A policy is made up of numerous permission grants. RFC3986 compliant normalisation is used on CodeSource URL (converted to URI) based on the CodeSource.implies javadoc to determine if a PermissionGrant applies to a particular ProtectionDomain. DNS name resolution is not performed on CodeSource URI. Policy files are parsed at startup.
Permission objects were stored in a TreeSet<Permission> () wrapped in a Collections.unmodifiableSet() referenced by a final field. A Comparator<Permission> is used for ordering. All fields are final in PermissionGrant and the this reference doesn't escape during construction.
When a SocketPermission is checked by the SecurityManager, it consults the policy provider, which constructs a thread confined Permissions object on demand, Permission objects are added to it in preferred order (to optimise implies calls) from each applicable PermissionGrant. Then Permissions.implies(Permission) is invoked by the calling thread. The Permissions PermissionCollection is discarded after the method completes.

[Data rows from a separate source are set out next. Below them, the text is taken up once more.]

$ cat src/hw/rtl/cic_pkg.sv
`default_nettype none

package cic_pkg;

    localparam int DATA_W = 32;
    localparam int KIND_W = 3;
    localparam int CNT_W  = $clog2(DATA_W);

    // operator codes carried on the input tuser
    typedef enum logic [KIND_W-1:0] {
        KIND_LOAD   = 3'd0,
        KIND_ADD    = 3'd1,
        KIND_SUB    = 3'd2,
        KIND_MUL    = 3'd3,
        KIND_DIV    = 3'd4,
        KIND_EQUALS = 3'd5
    } t_kind;

    typedef enum logic [2:0] {
        ST_IDLE,
        ST_EXEC,
        ST_DIV,
        ST_FIX,
        ST_EMIT
    } t_state;

    typedef enum logic [2:0] {
        DP_NONE,
        DP_LOAD,
        DP_ADD,
        DP_SUB,
        DP_MUL,
        DP_DIV_INIT,
        DP_DIV_STEP,
        DP_DIV_FIX
    } t_dp_op;

    typedef struct packed {
        logic   capture;
        t_dp_op op;
        logic   emit;
        logic   emit_err;
    } t_cmd;

    typedef struct packed {
        t_kind kind;
        logic  opnd_zero;
        logic  div_last;
        logic  out_free;
    } t_status;

endpackage

`default_nettype wire

$ cat src/hw/rtl/cic_ctrl.sv
`default_nettype none

module cic_ctrl (
    input  wire logic             i_clk,
    input  wire logic             i_rst_n,
    input  wire logic             i_valid,
    output logic                  o_ready,
    input  wire cic_pkg::t_status i_status,
    output cic_pkg::t_cmd         o_cmd
);
    import cic_pkg::*;

    t_state r_state, n_state;
    logic   r_active, n_active;
    logic   r_err, n_err;

    always_ff @(posedge i_clk) begin
        if (!i_rst_n) begin
            r_state  <= ST_IDLE;
            r_active <= 1'b0;
            r_err    <= 1'b0;
        end else begin
            r_state  <= n_state;
            r_active <= n_active;
            r_err    <= n_err;
        end
    end

    always_comb begin
        n_state         = r_state;
        n_active        = r_active;
        n_err           = r_err;
        o_ready         = 1'b0;
        o_cmd.capture   = 1'b0;
        o_cmd.op        = DP_NONE;
        o_cmd.emit      = 1'b0;
        o_cmd.emit_err  = 1'b0;
        unique case (r_state)
            ST_IDLE: begin
                o_ready = 1'b1;
                if (i_valid) begin
                    o_cmd.capture = 1'b1;
                    n_state       = ST_EXEC;
                end
            end
            ST_EXEC: begin
                n_state = ST_IDLE;
                priority if (i_status.kind == KIND_LOAD) begin
                    o_cmd.op = DP_LOAD;
                    n_active = 1'b1;
                end else if (!r_active) begin
                    // closed expression: item dropped
                    o_cmd.op = DP_NONE;
                end else begin
                    unique case (i_status.kind)
                        KIND_ADD: o_cmd.op = DP_ADD;
                        KIND_SUB: o_cmd.op = DP_SUB;
                        KIND_MUL: o_cmd.op = DP_MUL;
                        KIND_DIV: begin
                            if (i_status.opnd_zero) begin
                                n_err   = 1'b1;
                                n_state = ST_EMIT;
                            end else begin
                                o_cmd.op = DP_DIV_INIT;
                                n_state  = ST_DIV;
                            end
                        end
                        KIND_EQUALS: begin
                            n_err   = 1'b0;
                            n_state = ST_EMIT;
                        end
                        default: begin
                            n_err   = 1'b1;
                            n_state = ST_EMIT;
                        end
                    endcase
                end
            end
            ST_DIV: begin
                o_cmd.op = DP_DIV_STEP;
                if (i_status.div_last) begin
                    n_state = ST_FIX;
                end
            end
            ST_FIX: begin
                o_cmd.op = DP_DIV_FIX;
                n_state  = ST_IDLE;
            end
            ST_EMIT: begin
                if (i_status.out_free) begin
                    o_cmd.emit     = 1'b1;
                    o_cmd.emit_err = r_err;
                    n_active       = 1'b0;
                    n_state        = ST_IDLE;
                end
            end
            default: n_state = ST_IDLE;
        endcase
    end

    // a result only leaves while an expression is open
    assert property (@(posedge i_clk) disable iff (!i_rst_n)
        o_cmd.emit |-> r_active)
        else $error("result emitted with no open expression");

    // an accepted item is executed in the next cycle
    assert property (@(posedge i_clk) disable iff (!i_rst_n)
        (i_valid && o_ready) |=> (r_state == ST_EXEC))
        else $error("accepted item not executed");

    // the last quotient step leads to the sign fix-up
    assert property (@(posedge i_clk) disable iff (!i_rst_n)
        (r_state == ST_DIV && i_status.div_last) |=> (r_state == ST_FIX))
        else $error("divide did not finish with sign fix-up");

endmodule

`default_nettype wire

$ cat src/hw/rtl/cic_dp.sv
`default_nettype none

module cic_dp (
    input  wire logic                                i_clk,
    input  wire logic                                i_rst_n,
    input  wire logic [cic_pkg::KIND_W-1:0]          i_kind,
    input  wire logic signed [cic_pkg::DATA_W-1:0]   i_operand,
    input  wire cic_pkg::t_cmd                       i_cmd,
    output cic_pkg::t_status                         o_status,
    output logic                                     o_valid,
    input  wire logic                                i_ready,
    output logic signed [cic_pkg::DATA_W-1:0]        o_value,
    output logic                                     o_error
);
    import cic_pkg::*;

    logic [KIND_W-1:0] r_kind;
    logic [DATA_W-1:0] r_opnd;
    logic [DATA_W-1:0] r_acc, n_acc;
    logic [DATA_W-1:0] r_rem, r_quo, r_den;
    logic              r_neg;
    logic [CNT_W-1:0]  r_cnt;
    logic              r_out_valid;
    logic [DATA_W-1:0] r_out_value;
    logic              r_out_err;

    logic [2*DATA_W-1:0] prod;
    logic [DATA_W-1:0]   acc_mag, opnd_mag;
    logic [DATA_W:0]     rem_sh, diff;
    logic                fits;

    assign prod     = r_acc * r_opnd;
    assign acc_mag  = r_acc[DATA_W-1] ? (~r_acc + 1'b1) : r_acc;
    assign opnd_mag = r_opnd[DATA_W-1] ? (~r_opnd + 1'b1) : r_opnd;
    assign rem_sh   = {r_rem, r_quo[DATA_W-1]};
    assign diff     = rem_sh - {1'b0, r_den};
    assign fits     = !diff[DATA_W];

    always_comb begin
        n_acc = r_acc;
        unique case (i_cmd.op)
            DP_LOAD:    n_acc = r_opnd;
            DP_ADD:     n_acc = r_acc + r_opnd;
            DP_SUB:     n_acc = r_acc - r_opnd;
            DP_MUL:     n_acc = prod[DATA_W-1:0];
            DP_DIV_FIX: n_acc = r_neg ? (~r_quo + 1'b1) : r_quo;
            default:    n_acc = r_acc;
        endcase
    end

    always_ff @(posedge i_clk) begin
        if (!i_rst_n) begin
            r_acc       <= '0;
            r_out_valid <= 1'b0;
        end else begin
            r_acc <= n_acc;
            if (i_cmd.emit) begin
                r_out_valid <= 1'b1;
            end else if (i_ready) begin
                r_out_valid <= 1'b0;
            end
        end
    end

    always_ff @(posedge i_clk) begin
        if (i_cmd.capture) begin
            r_kind <= i_kind;
            r_opnd <= i_operand;
        end
        if (i_cmd.op == DP_DIV_INIT) begin
            r_rem <= '0;
            r_quo <= acc_mag;
            r_den <= opnd_mag;
            r_neg <= r_acc[DATA_W-1] ^ r_opnd[DATA_W-1];
            r_cnt <= '0;
        end else if (i_cmd.op == DP_DIV_STEP) begin
            r_rem <= fits ? diff[DATA_W-1:0] : rem_sh[DATA_W-1:0];
            r_quo <= {r_quo[DATA_W-2:0], fits};
            r_cnt <= r_cnt + 1'b1;
        end
        if (i_cmd.emit) begin
            r_out_value <= i_cmd.emit_err ? '0 : r_acc;
            r_out_err   <= i_cmd.emit_err;
        end
    end

    assign o_status.kind      = t_kind'(r_kind);
    assign o_status.opnd_zero = (r_opnd == '0);
    assign o_status.div_last  = (r_cnt == CNT_W'(DATA_W - 1));
    assign o_status.out_free  = !r_out_valid || i_ready;

    assign o_valid = r_out_valid;
    assign o_value = r_out_value;
    assign o_error = r_out_err;

    // a new result never overwrites one still waiting
    assert property (@(posedge i_clk) disable iff (!i_rst_n)
        i_cmd.emit |-> (!r_out_valid || i_ready))
        else $error("result register overwritten");

    // error results carry a zero value
    assert property (@(posedge i_clk) disable iff (!i_rst_n)
        (r_out_valid && r_out_err) |-> (r_out_value == '0))
        else $error("error result with nonzero value");

endmodule

`default_nettype wire

$ cat src/hw/rtl/chained_integer_calculator.sv
`default_nettype none

// channel   dir  tdata                  tuser
// s_axis    in   [31:0] operand (s32)   [2:0] kind
// m_axis    out  [31:0] value (s32)     [0] error
//
// one item at a time; s_axis_tready is high only while the block is idle
// load, add, subtract, multiply and ignored items: accept, then execute
// divide: accept, execute, then the shift-subtract divider (32 quotient
// bits, one per cycle, then a sign fix-up step); divide by zero is an error item
// equals and error items: accept, execute, emit, plus any wait for the result register
// the result register holds one item; a stalled m_axis holds back only an
// item that emits a result
// synchronous active-low reset closes the expression and clears the accumulator

module chained_integer_calculator (
    input  wire logic                         i_clk,
    input  wire logic                         i_rst_n,
    input  wire logic                         s_axis_tvalid,
    output logic                              s_axis_tready,
    input  wire logic [cic_pkg::DATA_W-1:0]   s_axis_tdata,  // [31:0] operand
    input  wire logic [cic_pkg::KIND_W-1:0]   s_axis_tuser,  // [2:0] kind
    output logic                              m_axis_tvalid,
    input  wire logic                         m_axis_tready,
    output logic [cic_pkg::DATA_W-1:0]        m_axis_tdata,  // [31:0] value
    output logic [0:0]                        m_axis_tuser   // [0] error
);
    import cic_pkg::*;

    t_cmd                     cmd;
    t_status                  status;
    logic signed [DATA_W-1:0] value;
    logic                     error;

    // sequencer: decode, divide iterations, result hand-off
    cic_ctrl u_ctrl (
        .i_clk    (i_clk),
        .i_rst_n  (i_rst_n),
        .i_valid  (s_axis_tvalid),
        .o_ready  (s_axis_tready),
        .i_status (status),
        .o_cmd    (cmd)
    );

    // accumulator, multiplier, divider and result register
    cic_dp u_dp (
        .i_clk     (i_clk),
        .i_rst_n   (i_rst_n),
        .i_kind    (s_axis_tuser),
        .i_operand (s_axis_tdata),
        .i_cmd     (cmd),
        .o_status  (status),
        .o_valid   (m_axis_tvalid),
        .i_ready   (m_axis_tready),
        .o_value   (value),
        .o_error   (error)
    );

    assign m_axis_tdata    = value;
    assign m_axis_tuser[0] = error;

endmodule

`default_nettype wire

SocketPermission returned false when it was obvious from security debug output that it was true.
The TreeSet was replaced with a ConcurrentSkipListSet and Permission.getAction() was called on all Permission objects, prior to being added to the ConcurrentSkipListSet, by the policy file parsing thread.
Although we were able to work arround the issue in our software, the Permission javadoc states that Permission objects are immutable like String, it also states however that creating an action string representation may be deferred.
Suggestion:
1. Fields in SocketPermission be changed to volatile or final (where applicable) to avoid data race conditions between threads.
2. That getAction when deferred, doesn't change the effective immutablity of Permission implementations, such that any such call shall be idempotent and the result stored in a volatile reference.
REPRODUCIBILITY :
This bug can be reproduced occasionally.
CUSTOMER SUBMITTED WORKAROUND :
Call Permission.getAction() after construction but before safe publication to other threads. Use a volatile reference or concurrent collection to safely publish the Permission.
For safety we used a concurrent collection, although previously we relied on final field safe publication, the reordering constraints for final fields appear more likely to produce data races with SocketPermission, although this last statement hasn't been verified.
ADDITIONAL OS VERSION INFORMATION :
Experienced by a downstream developer with Oracle JDK1.6 on OSX.
A DESCRIPTION OF THE PROBLEM :
Our policy provider thread confines permission checks, such that PermissionCollection objects are created on demand, while Permission objects are shared among threads.
The Permission objects are stored in immutable objects named PermissionGrant, each of which mirrors a grant statement in a policy file.
A policy is made up of numerous permission grants. RFC3986 compliant normalisation is used on CodeSource URL (converted to URI) based on the CodeSource.implies javadoc to determine if a PermissionGrant applies to a particular ProtectionDomain. DNS name resolution is not performed on CodeSource URI. Policy files are parsed at startup.
Permission objects were stored in a TreeSet<Permission> () wrapped in a Collections.unmodifiableSet() referenced by a final field. A Comparator<Permission> is used for ordering. All fields are final in PermissionGrant and the this reference doesn't escape during construction.
When a SocketPermission is checked by the SecurityManager, it consults the policy provider, which constructs a thread confined Permissions object on demand, Permission objects are added to it in preferred order (to optimise implies calls) from each applicable PermissionGrant. Then Permissions.implies(Permission) is invoked by the calling thread. The Permissions PermissionCollection is discarded after the method completes.
SocketPermission returned false when it was obvious from security debug output that it was true.
The TreeSet was replaced with a ConcurrentSkipListSet and Permission.getAction() was called on all Permission objects, prior to being added to the ConcurrentSkipListSet, by the policy file parsing thread.
Although we were able to work arround the issue in our software, the Permission javadoc states that Permission objects are immutable like String, it also states however that creating an action string representation may be deferred.
Suggestion:
1. Fields in SocketPermission be changed to volatile or final (where applicable) to avoid data race conditions between threads.
2. That getAction when deferred, doesn't change the effective immutablity of Permission implementations, such that any such call shall be idempotent and the result stored in a volatile reference.
REPRODUCIBILITY :
This bug can be reproduced occasionally.
CUSTOMER SUBMITTED WORKAROUND :
Call Permission.getAction() after construction but before safe publication to other threads. Use a volatile reference or concurrent collection to safely publish the Permission.
For safety we used a concurrent collection, although previously we relied on final field safe publication, the reordering constraints for final fields appear more likely to produce data races with SocketPermission, although this last statement hasn't been verified.